Immediately, he turned the trot into a sprint, racing across the street, two blocks, three, slowing on the fourth when the glow began to seep through the leaves and stain the ground. There were people out now, talking quietly to each other, watching the sky as they headed in the same direction.
The sirens were louder still, some of them winding down, and something else just behind them—like the sound of the ocean, a distant constant roaring.
Then he turned onto President Avenue and stopped in his tracks.
His eyes widened, he felt his mouth drop open, and he moved to the curb where he stood beside a lamppost, one arm wrapped around it.

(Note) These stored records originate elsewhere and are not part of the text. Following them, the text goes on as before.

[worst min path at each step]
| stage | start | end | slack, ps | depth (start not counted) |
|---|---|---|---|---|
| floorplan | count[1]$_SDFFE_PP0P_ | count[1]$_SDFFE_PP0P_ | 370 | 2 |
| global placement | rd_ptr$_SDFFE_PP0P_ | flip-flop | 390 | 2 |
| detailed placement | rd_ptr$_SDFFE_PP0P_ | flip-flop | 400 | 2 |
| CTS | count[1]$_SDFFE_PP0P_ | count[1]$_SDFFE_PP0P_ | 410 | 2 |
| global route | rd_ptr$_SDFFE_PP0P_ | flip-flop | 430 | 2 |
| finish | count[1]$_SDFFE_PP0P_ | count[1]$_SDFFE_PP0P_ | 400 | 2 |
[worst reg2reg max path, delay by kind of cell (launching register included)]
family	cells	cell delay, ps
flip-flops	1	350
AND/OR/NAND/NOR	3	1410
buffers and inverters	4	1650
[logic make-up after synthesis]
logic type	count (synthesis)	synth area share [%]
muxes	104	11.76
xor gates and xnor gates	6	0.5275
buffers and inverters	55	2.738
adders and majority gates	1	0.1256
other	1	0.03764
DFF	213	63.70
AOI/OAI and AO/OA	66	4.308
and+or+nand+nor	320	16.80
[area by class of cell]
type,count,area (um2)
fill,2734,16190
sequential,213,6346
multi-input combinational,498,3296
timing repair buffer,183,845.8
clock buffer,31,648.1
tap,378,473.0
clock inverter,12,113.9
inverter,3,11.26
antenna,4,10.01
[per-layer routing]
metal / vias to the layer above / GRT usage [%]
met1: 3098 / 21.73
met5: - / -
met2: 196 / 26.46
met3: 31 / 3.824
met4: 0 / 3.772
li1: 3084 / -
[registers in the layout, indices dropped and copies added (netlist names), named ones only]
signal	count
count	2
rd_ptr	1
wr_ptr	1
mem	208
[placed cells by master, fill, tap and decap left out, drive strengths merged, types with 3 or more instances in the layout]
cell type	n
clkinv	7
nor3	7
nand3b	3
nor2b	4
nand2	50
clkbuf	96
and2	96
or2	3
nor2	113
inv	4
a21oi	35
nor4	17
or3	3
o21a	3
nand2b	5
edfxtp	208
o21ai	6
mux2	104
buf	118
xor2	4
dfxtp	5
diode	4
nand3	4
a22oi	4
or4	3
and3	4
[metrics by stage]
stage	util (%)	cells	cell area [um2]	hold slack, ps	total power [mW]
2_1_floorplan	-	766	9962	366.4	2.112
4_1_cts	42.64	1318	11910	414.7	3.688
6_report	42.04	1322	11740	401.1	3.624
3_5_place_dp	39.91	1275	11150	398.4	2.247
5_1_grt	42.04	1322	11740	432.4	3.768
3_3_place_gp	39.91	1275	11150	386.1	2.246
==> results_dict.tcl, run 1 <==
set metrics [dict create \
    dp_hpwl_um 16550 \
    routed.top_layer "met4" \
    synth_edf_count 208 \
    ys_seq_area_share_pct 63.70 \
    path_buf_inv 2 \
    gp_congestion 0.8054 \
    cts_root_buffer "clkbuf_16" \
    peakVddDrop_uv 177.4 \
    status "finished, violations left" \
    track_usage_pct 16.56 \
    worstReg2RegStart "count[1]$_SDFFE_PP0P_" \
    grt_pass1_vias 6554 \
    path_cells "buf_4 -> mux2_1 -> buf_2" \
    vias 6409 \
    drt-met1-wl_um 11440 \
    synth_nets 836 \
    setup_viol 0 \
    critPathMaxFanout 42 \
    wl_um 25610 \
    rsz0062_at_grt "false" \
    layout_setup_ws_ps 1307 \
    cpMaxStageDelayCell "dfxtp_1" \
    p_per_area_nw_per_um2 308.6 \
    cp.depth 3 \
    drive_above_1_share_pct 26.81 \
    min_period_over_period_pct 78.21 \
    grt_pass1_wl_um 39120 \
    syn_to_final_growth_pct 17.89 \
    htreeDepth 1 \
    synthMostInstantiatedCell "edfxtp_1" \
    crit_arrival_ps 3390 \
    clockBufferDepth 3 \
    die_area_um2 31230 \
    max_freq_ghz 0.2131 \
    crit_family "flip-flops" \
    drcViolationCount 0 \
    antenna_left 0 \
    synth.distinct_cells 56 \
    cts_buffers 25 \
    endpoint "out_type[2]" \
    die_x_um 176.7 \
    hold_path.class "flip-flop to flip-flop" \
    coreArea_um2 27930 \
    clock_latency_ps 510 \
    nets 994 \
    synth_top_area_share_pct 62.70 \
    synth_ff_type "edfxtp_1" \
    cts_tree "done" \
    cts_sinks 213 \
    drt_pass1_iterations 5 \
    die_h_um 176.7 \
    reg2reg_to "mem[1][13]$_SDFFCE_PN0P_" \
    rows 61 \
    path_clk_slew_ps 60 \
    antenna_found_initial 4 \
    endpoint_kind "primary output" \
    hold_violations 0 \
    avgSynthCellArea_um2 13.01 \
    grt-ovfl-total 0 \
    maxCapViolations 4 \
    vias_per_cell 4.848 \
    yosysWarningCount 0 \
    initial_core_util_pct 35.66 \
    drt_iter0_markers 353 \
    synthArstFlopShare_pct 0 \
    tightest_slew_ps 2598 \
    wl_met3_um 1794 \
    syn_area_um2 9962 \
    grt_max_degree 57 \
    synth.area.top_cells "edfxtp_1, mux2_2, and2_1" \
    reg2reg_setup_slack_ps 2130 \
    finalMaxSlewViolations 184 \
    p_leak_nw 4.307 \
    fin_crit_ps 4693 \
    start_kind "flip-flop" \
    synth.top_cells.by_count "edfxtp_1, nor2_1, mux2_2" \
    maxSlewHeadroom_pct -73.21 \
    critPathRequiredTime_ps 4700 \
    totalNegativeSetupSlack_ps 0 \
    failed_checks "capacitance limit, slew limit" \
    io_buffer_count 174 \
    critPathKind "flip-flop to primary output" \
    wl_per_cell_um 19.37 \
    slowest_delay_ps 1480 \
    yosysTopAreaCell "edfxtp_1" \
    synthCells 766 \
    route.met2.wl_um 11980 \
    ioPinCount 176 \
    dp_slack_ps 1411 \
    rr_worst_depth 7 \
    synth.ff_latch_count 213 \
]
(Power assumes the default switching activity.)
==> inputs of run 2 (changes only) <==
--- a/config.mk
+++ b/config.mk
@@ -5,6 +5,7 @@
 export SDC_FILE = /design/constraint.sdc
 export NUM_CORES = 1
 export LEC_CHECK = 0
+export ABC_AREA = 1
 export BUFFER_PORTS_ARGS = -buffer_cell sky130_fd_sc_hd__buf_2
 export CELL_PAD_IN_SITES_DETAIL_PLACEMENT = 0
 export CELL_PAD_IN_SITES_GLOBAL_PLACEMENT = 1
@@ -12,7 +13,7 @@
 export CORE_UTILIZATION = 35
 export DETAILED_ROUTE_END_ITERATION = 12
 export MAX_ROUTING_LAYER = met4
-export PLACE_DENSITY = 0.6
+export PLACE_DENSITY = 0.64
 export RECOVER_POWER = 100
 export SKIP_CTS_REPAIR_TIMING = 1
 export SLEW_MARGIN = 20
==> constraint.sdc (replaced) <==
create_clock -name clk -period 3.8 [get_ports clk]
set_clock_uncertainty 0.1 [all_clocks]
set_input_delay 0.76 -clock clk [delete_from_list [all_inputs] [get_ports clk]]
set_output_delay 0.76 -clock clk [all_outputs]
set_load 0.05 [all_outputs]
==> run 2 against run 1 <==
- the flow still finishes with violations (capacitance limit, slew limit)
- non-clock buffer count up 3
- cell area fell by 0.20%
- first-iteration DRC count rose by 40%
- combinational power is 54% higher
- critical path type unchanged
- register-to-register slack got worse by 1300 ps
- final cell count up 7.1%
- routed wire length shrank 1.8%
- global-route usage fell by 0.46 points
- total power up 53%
File: config.mk
export PLATFORM = sky130hd
export DESIGN_NAME = shift_sequencer
export DESIGN_NICKNAME = d
export VERILOG_FILES = /design/src/rtl/shift_sequencer.sv
export SDC_FILE = /design/constraint.sdc
export NUM_CORES = 1
export LEC_CHECK = 0
export ABC_CLOCK_PERIOD_IN_PS = 2300
export CAP_MARGIN = 0
export CORE_UTILIZATION = 41
export CTS_CLUSTER_SIZE = 16
export DETAILED_ROUTE_END_ITERATION = 10
export PLACE_DENSITY = 0.86
export SLEW_MARGIN = 20
export SYNTH_ARGS = -nofsm -noshare
export SYNTH_HDL_FRONTEND = slang
export SYNTH_SLANG_ARGS = --single-unit
export TNS_END_PERCENT = 20
File: constraint.sdc
create_clock -name clk -period 2.3 [get_ports clk]
set_input_delay 0.575 -clock clk [delete_from_list [all_inputs] [get_ports clk]]
set_output_delay 0.575 -clock clk [all_outputs]
set_load 0.05 [all_outputs]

“Wow,” he whispered, partly in fear, partly in awe, and couldn’t help thinking that this must be what the end of the world will be like.
TWO
The business district in Rushmore began on the corner where Cliff stood and stretched to the railroad tracks, six long blocks away. Many of the buildings were converted private homes dating back to the turn of the century, with shops on the first floor, offices on the second and third; they also had porches and lots of fancy woodwork. Those that hadn’t been homes originally were wood-and-brick combinations jammed together on small lots, housing the clothing stores, the luncheonettes, and the town library. The others, like the gray marble national bank, the two local department stores, and a new brick office complex down by the tracks, were higher.
But the tallest was the white-and-green Rushmore Restaurant and Hotel, four floors above a two-story lobby, each floor with a balcony, each one boasting high, arched windows that made the structure look much bigger than it was. Its two first-floor restaurants were the town’s most expensive, its lounge a favorite among the younger businessmen, and its rooms as large as many big-city suites.
It was three blocks away, and it was engulfed in flame.
Cliff couldn’t believe it. That old place had been around practically forever, and now there were fire trucks and cruisers and ambulances all over the street, while yellow sawhorse barriers were being hastily set up to keep the growing crowds at a safe distance.
A cop at the intersection directed traffic away, too busy to answer when Cliff yelled a question about the fire’s cause. The people lining the curbs and standing between parked cars were strangers to him, but he didn’t want to move any closer; as it was, he felt as though the building might fall on him at any minute.
Then a hand slapped his shoulder. He turned with a start; it was Del Ingram, sweatshirt stained with perspiration, cutoffs not very flattering to his large, pale thighs.
“Something else, huh?” Del said, his face touched with orange, his red hair redder and his freckles almost black in the unnatural light.
“I can’t believe it.”
“Like somebody dumped gas all over it, y’know? Bam! One minute it’s fine, the next minute it’s gone. Wow. Never saw anything like it in my life.”
Cliff stared at him. “You saw it start? Really?”
Del nodded toward Stuffy’s Luncheonette, a few doors down. “I didn’t exactly see it. Not exactly. I was having a snack, see, watching the ladies. The next thing I know the whole place has gone up. Wow.”
They looked back at the fire, feeling its heat begin to dry their skin. The street was completely cordoned off now, the police moving the crowds back. Fire engines were parked helter-skelter, and great plumes of water poured uselessly into the flames. The sound was deafening. He almost had to shout to make himself heard.
“You know how it started?”
Del shrugged. “Beats me. All I saw was people running out. Next thing I know, Stuffy’s is empty, and here I am.”
“Incredible,” he whispered.
There was a long, crackling roar then, and part of the roof collapsed in a tornado of sparks and flame. People began edging away, some slowly, some almost at a trot, and most of the fire hoses switched their aim to the buildings flanking the hotel, obviously hoping to keep the fire from jumping roof to roof and burning down the whole district.